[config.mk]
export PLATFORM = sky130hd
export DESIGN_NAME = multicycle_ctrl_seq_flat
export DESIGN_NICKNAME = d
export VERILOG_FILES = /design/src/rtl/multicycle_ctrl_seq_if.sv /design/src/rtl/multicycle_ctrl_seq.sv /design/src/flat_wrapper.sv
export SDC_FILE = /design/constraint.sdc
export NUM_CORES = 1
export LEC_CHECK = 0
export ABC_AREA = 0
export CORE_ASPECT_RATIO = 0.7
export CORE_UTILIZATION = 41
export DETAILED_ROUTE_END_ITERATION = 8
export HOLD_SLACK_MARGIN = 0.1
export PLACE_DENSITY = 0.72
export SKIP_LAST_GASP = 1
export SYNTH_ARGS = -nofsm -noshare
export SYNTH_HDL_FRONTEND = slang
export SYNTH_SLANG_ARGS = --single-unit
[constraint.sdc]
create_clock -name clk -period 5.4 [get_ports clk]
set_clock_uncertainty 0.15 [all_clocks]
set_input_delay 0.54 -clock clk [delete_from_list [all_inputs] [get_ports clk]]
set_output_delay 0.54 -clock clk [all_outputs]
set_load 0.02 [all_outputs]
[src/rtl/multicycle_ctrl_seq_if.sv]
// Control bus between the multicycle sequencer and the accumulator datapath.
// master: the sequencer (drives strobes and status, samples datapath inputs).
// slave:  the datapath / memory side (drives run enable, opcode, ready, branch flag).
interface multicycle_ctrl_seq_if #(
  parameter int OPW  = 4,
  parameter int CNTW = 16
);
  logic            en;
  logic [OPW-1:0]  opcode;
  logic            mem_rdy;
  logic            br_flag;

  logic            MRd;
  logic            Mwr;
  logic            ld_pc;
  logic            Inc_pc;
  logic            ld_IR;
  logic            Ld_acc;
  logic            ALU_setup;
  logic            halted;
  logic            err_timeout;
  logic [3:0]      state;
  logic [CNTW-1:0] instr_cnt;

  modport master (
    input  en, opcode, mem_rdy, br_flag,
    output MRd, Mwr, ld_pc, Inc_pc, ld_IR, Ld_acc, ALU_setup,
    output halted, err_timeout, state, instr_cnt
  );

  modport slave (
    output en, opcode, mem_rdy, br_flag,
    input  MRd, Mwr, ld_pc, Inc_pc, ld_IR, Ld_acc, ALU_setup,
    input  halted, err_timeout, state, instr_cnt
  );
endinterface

* * *

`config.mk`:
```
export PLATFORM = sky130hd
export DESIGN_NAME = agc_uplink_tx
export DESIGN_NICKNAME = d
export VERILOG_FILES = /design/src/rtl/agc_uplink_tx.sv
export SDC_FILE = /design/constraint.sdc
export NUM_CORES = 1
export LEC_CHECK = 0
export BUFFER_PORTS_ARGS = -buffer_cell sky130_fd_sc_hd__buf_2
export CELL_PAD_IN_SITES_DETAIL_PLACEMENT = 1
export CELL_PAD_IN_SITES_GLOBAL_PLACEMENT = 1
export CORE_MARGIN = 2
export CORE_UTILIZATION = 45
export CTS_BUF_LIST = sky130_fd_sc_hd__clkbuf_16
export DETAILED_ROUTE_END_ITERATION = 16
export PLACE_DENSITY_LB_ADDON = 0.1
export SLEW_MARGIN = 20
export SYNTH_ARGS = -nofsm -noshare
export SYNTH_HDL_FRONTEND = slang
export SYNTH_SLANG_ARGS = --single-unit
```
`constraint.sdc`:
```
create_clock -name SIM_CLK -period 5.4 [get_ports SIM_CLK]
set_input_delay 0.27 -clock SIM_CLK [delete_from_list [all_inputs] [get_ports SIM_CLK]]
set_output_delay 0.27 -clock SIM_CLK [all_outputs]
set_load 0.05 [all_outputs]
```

### TASK DIRECTIONS
Taking the entries above, write out exactly the lines starting with the line containing "[config.mk]" and going on through the line containing "export HOLD_SLACK_MARGIN = 0.1", both included, and nothing else.

### ANSWER SPACE
[config.mk]
export PLATFORM = sky130hd
export DESIGN_NAME = multicycle_ctrl_seq_flat
export DESIGN_NICKNAME = d
export VERILOG_FILES = /design/src/rtl/multicycle_ctrl_seq_if.sv /design/src/rtl/multicycle_ctrl_seq.sv /design/src/flat_wrapper.sv
export SDC_FILE = /design/constraint.sdc
export NUM_CORES = 1
export LEC_CHECK = 0
export ABC_AREA = 0
export CORE_ASPECT_RATIO = 0.7
export CORE_UTILIZATION = 41
export DETAILED_ROUTE_END_ITERATION = 8
export HOLD_SLACK_MARGIN = 0.1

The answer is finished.